» **EXERCISE DATA**:
[config.mk]
export PLATFORM = sky130hd
export DESIGN_NAME = ualloc_top
export DESIGN_NICKNAME = d
export VERILOG_FILES = /design/src/rtl/ualloc_pkg.sv /design/src/rtl/ualloc_ring.sv /design/src/rtl/ualloc_pick.sv /design/src/rtl/ualloc_top.sv
export SDC_FILE = /design/constraint.sdc
export NUM_CORES = 1
export LEC_CHECK = 0
export BUFFER_PORTS_ARGS = -buffer_cell sky130_fd_sc_hd__buf_2
export CAP_MARGIN = 20
export CORE_MARGIN = 3
export CORE_UTILIZATION = 40
export DETAILED_ROUTE_END_ITERATION = 8
export SKIP_LAST_GASP = 1
export SLEW_MARGIN = 20
export SYNTH_ARGS = -nofsm -noshare
export SYNTH_HDL_FRONTEND = slang
export SYNTH_HIERARCHICAL = 1
export SYNTH_SLANG_ARGS = --single-unit
[constraint.sdc]
create_clock -name clk -period 3.8 [get_ports clk]
set_clock_uncertainty 0.15 [all_clocks]
set_input_delay 0 -clock clk [delete_from_list [all_inputs] [get_ports clk]]
set_output_delay 0 -clock clk [all_outputs]
set_load 0.02 [all_outputs]
[src/rtl/ualloc_pkg.sv]
// Shared definitions for the two-thread capped allocator.
// Assumes exactly two hardware threads.
package ualloc_pkg;
    localparam int NTHR = 2;

    // Slot type carried on the release interface.
    typedef enum logic [1:0] {
        RK_ROB  = 2'd0,
        RK_LD   = 2'd1,
        RK_ST   = 2'd2,
        RK_NONE = 2'd3
    } res_kind_e;
endpackage
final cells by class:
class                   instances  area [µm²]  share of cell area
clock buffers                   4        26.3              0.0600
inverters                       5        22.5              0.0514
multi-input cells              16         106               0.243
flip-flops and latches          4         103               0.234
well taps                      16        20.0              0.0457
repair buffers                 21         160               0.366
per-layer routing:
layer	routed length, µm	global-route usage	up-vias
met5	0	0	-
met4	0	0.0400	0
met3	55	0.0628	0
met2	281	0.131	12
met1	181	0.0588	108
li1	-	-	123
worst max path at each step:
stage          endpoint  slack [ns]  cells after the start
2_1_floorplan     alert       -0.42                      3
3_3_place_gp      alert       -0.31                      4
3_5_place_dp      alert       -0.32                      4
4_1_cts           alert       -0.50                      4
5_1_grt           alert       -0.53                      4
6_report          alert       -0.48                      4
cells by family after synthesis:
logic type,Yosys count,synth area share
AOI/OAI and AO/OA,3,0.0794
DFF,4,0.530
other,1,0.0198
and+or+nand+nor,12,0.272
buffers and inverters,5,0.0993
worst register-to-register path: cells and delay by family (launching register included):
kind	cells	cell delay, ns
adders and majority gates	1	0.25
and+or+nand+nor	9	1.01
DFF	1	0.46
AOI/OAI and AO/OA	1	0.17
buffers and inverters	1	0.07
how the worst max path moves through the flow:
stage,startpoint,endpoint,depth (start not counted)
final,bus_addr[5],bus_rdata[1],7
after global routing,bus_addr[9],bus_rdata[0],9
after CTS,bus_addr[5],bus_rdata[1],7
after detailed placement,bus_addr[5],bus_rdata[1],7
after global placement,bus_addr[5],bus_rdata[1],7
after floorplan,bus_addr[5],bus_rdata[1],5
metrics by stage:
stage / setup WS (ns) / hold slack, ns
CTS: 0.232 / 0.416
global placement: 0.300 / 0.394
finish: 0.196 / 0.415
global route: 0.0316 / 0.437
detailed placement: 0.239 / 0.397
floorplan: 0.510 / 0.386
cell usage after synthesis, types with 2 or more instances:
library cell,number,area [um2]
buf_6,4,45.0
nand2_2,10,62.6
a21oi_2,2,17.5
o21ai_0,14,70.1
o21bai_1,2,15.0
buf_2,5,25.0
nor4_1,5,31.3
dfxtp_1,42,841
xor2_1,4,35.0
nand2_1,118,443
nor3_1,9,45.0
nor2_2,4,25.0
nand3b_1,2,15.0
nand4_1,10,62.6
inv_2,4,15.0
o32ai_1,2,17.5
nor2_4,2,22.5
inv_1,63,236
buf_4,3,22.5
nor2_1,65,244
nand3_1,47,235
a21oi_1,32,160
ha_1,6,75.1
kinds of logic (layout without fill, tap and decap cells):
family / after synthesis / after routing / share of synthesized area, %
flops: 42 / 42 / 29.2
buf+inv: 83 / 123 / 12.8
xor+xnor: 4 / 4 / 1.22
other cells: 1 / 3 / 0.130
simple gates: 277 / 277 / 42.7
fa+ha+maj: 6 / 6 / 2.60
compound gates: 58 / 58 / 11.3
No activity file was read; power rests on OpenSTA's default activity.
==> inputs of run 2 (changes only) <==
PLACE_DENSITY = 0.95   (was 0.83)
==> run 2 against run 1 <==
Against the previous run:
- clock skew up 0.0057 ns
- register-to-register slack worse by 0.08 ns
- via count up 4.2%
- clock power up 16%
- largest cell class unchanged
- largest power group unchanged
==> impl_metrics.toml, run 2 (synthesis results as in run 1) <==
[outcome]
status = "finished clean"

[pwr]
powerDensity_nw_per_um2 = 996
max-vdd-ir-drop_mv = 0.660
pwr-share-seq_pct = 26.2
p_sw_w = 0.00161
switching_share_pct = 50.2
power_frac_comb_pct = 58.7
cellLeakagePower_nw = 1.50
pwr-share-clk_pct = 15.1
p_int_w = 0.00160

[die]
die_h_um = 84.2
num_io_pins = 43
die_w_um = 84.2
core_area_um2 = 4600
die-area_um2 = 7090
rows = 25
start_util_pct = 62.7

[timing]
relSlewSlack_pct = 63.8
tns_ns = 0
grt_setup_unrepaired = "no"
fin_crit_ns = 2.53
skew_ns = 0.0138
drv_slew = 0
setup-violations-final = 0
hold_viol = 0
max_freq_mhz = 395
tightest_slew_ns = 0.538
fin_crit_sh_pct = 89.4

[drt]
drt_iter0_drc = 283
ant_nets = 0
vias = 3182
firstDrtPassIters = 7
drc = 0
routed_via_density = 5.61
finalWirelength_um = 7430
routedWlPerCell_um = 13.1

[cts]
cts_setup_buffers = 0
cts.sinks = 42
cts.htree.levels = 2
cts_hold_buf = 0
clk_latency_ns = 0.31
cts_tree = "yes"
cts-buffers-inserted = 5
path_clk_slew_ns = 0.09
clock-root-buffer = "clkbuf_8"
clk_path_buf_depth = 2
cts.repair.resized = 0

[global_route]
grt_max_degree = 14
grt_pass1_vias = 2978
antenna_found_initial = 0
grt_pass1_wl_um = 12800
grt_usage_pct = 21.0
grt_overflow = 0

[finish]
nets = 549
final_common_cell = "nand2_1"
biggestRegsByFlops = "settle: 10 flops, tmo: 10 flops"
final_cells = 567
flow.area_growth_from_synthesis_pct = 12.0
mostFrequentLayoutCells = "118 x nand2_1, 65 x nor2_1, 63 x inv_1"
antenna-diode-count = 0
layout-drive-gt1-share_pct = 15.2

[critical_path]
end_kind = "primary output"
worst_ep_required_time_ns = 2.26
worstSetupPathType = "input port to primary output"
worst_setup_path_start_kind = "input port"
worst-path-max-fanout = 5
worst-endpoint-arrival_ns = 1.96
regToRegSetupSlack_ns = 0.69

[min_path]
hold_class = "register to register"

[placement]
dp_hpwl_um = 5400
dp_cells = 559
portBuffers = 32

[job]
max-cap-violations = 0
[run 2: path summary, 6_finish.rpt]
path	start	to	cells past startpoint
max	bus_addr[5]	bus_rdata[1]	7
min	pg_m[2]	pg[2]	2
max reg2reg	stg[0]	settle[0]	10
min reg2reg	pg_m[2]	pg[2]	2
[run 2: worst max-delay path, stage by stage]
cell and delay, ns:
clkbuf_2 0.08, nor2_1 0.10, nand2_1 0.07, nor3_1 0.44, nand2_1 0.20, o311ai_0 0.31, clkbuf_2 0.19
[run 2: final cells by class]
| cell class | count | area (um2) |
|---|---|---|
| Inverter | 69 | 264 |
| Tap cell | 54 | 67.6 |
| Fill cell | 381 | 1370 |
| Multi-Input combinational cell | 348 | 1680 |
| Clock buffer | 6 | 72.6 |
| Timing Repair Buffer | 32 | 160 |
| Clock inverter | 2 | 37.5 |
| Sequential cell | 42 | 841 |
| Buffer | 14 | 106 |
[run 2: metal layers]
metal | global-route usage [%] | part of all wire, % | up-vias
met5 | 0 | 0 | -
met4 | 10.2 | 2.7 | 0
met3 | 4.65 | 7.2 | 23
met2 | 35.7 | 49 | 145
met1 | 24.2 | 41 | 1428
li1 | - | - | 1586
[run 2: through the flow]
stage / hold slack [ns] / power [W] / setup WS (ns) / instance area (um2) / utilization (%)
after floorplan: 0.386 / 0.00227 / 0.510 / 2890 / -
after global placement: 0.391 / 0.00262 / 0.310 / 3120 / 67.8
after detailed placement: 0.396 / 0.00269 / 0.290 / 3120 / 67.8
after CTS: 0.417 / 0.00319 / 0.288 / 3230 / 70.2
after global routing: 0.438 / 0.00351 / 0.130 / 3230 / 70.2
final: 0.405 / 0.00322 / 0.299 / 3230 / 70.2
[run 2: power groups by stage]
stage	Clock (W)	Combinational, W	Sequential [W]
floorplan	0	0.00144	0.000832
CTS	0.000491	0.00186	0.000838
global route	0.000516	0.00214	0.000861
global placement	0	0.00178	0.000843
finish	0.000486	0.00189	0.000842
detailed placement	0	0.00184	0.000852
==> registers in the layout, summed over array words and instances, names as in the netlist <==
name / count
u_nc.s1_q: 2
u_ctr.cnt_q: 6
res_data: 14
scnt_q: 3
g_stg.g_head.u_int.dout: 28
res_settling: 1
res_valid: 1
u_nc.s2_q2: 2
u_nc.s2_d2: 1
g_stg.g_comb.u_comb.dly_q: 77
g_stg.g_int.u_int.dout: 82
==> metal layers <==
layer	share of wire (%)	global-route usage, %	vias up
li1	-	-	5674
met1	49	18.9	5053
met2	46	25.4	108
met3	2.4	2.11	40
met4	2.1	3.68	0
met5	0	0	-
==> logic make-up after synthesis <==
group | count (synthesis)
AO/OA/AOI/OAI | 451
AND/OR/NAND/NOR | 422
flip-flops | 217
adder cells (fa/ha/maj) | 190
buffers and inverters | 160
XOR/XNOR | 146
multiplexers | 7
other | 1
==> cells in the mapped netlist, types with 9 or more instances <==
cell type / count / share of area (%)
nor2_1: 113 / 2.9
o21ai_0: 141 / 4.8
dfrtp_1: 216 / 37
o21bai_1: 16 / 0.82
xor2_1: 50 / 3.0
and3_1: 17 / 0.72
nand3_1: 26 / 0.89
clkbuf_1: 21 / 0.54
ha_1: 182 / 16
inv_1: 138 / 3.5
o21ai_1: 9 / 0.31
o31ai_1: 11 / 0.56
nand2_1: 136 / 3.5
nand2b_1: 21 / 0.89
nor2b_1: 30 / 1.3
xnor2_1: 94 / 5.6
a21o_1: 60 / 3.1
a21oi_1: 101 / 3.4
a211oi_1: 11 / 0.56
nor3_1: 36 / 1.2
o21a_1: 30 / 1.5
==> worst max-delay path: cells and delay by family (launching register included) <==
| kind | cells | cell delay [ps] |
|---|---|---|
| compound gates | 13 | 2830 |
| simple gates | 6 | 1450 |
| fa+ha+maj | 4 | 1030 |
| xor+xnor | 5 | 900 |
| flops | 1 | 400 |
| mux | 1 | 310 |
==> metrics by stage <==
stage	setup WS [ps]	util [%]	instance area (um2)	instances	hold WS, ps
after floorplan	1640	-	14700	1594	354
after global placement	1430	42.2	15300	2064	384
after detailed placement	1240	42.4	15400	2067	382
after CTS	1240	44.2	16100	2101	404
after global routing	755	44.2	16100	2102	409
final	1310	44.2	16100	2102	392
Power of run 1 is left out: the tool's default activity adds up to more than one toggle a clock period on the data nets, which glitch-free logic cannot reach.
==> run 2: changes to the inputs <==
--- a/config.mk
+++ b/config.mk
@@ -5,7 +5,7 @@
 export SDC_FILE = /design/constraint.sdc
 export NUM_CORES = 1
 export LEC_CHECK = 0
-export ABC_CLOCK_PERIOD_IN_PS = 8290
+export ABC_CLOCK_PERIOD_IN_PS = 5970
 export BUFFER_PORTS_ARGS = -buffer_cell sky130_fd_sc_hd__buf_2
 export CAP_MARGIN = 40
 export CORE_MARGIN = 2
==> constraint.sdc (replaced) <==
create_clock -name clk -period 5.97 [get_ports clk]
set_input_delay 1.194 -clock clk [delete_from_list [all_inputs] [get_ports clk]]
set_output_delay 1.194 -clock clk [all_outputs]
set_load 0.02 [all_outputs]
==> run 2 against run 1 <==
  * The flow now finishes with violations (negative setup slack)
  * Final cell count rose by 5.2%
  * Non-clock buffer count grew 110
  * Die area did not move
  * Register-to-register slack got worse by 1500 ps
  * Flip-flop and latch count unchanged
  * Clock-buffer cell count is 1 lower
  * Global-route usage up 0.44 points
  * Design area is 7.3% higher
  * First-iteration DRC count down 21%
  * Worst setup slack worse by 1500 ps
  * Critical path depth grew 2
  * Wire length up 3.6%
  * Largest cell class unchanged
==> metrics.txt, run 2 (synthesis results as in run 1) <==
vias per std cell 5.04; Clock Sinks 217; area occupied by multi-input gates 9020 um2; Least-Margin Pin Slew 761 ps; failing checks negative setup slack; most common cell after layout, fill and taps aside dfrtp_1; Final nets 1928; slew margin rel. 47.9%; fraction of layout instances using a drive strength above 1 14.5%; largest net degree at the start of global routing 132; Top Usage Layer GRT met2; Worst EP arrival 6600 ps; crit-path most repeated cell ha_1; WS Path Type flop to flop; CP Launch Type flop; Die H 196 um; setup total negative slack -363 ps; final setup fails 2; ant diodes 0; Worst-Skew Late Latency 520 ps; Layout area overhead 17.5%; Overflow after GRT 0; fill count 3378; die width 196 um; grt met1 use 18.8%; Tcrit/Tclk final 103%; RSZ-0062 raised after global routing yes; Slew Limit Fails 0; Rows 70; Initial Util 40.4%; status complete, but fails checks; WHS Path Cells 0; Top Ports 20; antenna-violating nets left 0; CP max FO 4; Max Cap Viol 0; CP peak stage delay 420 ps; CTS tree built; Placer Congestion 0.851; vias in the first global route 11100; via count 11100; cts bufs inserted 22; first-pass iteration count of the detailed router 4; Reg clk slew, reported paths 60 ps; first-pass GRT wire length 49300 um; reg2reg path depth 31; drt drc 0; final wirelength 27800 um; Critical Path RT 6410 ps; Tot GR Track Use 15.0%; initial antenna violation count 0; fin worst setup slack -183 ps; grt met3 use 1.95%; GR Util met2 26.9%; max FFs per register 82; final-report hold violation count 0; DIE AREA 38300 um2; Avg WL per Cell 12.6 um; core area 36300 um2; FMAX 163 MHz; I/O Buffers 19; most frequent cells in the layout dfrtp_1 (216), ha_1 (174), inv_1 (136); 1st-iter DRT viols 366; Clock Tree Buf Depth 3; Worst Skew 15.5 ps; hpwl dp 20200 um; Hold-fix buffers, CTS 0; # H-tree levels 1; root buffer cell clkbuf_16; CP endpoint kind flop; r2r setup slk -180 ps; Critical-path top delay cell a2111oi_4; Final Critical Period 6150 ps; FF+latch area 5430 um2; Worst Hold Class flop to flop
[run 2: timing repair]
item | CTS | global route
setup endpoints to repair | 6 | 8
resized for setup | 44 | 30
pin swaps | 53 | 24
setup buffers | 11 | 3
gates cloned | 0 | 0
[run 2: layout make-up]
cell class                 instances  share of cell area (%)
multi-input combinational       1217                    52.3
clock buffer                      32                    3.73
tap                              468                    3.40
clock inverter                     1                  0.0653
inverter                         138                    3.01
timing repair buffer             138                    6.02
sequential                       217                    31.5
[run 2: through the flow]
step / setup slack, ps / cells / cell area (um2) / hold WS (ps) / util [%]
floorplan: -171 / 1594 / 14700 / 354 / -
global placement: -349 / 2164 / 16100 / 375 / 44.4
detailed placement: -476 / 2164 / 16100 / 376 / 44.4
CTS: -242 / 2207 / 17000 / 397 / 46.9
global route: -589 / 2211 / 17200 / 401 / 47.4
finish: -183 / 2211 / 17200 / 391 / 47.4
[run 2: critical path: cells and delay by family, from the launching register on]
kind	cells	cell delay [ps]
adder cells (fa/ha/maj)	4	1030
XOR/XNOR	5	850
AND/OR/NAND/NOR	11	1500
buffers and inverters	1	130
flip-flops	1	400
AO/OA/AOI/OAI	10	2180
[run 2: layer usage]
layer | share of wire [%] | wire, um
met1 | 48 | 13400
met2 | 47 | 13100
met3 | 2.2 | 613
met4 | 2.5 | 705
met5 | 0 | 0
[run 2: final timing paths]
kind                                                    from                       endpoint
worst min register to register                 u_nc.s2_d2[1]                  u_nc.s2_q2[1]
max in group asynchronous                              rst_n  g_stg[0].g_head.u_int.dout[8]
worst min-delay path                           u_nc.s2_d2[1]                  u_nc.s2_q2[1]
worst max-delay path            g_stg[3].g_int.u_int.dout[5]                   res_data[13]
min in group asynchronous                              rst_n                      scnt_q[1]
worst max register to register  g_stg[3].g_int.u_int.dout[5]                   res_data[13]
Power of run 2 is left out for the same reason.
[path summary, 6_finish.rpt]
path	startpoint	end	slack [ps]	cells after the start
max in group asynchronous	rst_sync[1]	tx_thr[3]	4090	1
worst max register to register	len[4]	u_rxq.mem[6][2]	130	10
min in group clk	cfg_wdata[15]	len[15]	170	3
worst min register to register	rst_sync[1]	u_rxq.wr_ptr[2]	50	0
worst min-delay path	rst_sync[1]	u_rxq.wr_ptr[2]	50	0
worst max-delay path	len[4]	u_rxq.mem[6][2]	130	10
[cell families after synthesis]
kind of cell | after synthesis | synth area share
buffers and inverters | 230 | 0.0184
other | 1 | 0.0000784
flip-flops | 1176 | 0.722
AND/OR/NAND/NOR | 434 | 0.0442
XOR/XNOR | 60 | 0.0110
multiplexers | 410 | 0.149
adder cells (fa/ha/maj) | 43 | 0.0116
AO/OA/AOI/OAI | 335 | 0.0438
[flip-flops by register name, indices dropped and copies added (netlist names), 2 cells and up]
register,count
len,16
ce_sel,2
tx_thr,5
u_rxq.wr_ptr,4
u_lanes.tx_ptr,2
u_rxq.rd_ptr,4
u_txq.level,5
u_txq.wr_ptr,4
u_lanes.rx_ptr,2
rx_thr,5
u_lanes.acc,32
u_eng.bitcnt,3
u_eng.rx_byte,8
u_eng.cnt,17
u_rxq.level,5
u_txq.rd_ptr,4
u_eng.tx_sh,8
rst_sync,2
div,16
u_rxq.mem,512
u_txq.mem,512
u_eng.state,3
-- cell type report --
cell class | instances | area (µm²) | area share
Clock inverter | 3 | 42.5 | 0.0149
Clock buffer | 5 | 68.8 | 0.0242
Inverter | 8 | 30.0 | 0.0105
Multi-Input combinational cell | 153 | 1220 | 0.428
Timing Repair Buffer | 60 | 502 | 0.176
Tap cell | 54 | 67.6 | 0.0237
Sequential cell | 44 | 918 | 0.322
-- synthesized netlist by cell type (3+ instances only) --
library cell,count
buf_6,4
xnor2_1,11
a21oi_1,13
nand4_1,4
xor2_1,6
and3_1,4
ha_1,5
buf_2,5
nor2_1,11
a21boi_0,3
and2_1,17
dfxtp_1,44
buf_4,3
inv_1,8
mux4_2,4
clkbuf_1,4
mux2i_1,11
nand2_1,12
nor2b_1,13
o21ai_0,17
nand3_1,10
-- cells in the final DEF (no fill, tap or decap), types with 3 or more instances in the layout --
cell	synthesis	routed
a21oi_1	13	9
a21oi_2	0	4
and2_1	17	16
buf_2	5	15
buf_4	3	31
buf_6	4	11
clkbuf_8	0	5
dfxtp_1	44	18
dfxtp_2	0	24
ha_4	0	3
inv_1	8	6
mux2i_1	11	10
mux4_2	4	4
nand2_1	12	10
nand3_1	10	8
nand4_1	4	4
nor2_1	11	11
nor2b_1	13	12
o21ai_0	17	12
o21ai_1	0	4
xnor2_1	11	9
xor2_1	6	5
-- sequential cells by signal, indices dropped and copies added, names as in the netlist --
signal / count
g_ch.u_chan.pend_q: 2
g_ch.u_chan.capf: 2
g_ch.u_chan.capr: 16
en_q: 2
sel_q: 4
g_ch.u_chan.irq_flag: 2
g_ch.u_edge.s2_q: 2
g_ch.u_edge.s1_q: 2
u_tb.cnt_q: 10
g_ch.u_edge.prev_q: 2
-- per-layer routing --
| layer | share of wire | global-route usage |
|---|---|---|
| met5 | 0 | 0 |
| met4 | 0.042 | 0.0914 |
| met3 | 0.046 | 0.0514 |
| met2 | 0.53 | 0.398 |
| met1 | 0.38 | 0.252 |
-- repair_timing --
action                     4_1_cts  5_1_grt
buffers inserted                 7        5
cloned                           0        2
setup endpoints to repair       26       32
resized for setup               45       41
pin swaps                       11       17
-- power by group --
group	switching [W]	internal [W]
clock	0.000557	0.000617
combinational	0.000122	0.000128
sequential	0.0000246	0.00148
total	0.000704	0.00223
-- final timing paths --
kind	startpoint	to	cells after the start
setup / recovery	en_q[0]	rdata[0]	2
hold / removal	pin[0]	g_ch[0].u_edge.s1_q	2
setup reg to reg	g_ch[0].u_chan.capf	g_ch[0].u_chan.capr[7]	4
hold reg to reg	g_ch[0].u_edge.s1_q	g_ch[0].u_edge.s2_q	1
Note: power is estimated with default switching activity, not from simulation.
===== config.mk =====
export PLATFORM = sky130hd
export DESIGN_NAME = wstrobe_gen
export DESIGN_NICKNAME = d
export VERILOG_FILES = /design/src/rtl/wstrobe_pkg.sv /design/src/rtl/wstrobe_width_decode.sv /design/src/rtl/wstrobe_tick_counter.sv /design/src/rtl/wstrobe_sequencer.sv /design/src/rtl/wstrobe_gen.sv
export SDC_FILE = /design/constraint.sdc
export NUM_CORES = 1
export LEC_CHECK = 0
export BUFFER_PORTS_ARGS = -buffer_cell sky130_fd_sc_hd__buf_2
export CAP_MARGIN = 20
export CORE_MARGIN = 4
export CORE_UTILIZATION = 45
export DETAILED_ROUTE_END_ITERATION = 12
export HOLD_SLACK_MARGIN = 0.15
export PLACE_DENSITY = 0.81
export SLEW_MARGIN = 5
export SYNTH_ARGS = -nofsm -noshare
export SYNTH_HDL_FRONTEND = slang
export SYNTH_HIERARCHICAL = 1
export SYNTH_SLANG_ARGS = --single-unit
export TNS_END_PERCENT = 20

===== constraint.sdc =====
create_clock -name clk -period 4.35 [get_ports clk]
set_clock_uncertainty 0.2 [all_clocks]
set_input_delay 0.2175 -clock clk [delete_from_list [all_inputs] [get_ports clk]]
set_output_delay 0.2175 -clock clk [all_outputs]
set_load 0.02 [all_outputs]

» **WHAT TO DO**:
What belongs in the answer is each line from the listing above that contains "more".

» **SOLUTION BELOW**:
cell usage after synthesis, types with 2 or more instances:
==> cells in the mapped netlist, types with 9 or more instances <==
Power of run 1 is left out: the tool's default activity adds up to more than one toggle a clock period on the data nets, which glitch-free logic cannot reach.
-- cells in the final DEF (no fill, tap or decap), types with 3 or more instances in the layout --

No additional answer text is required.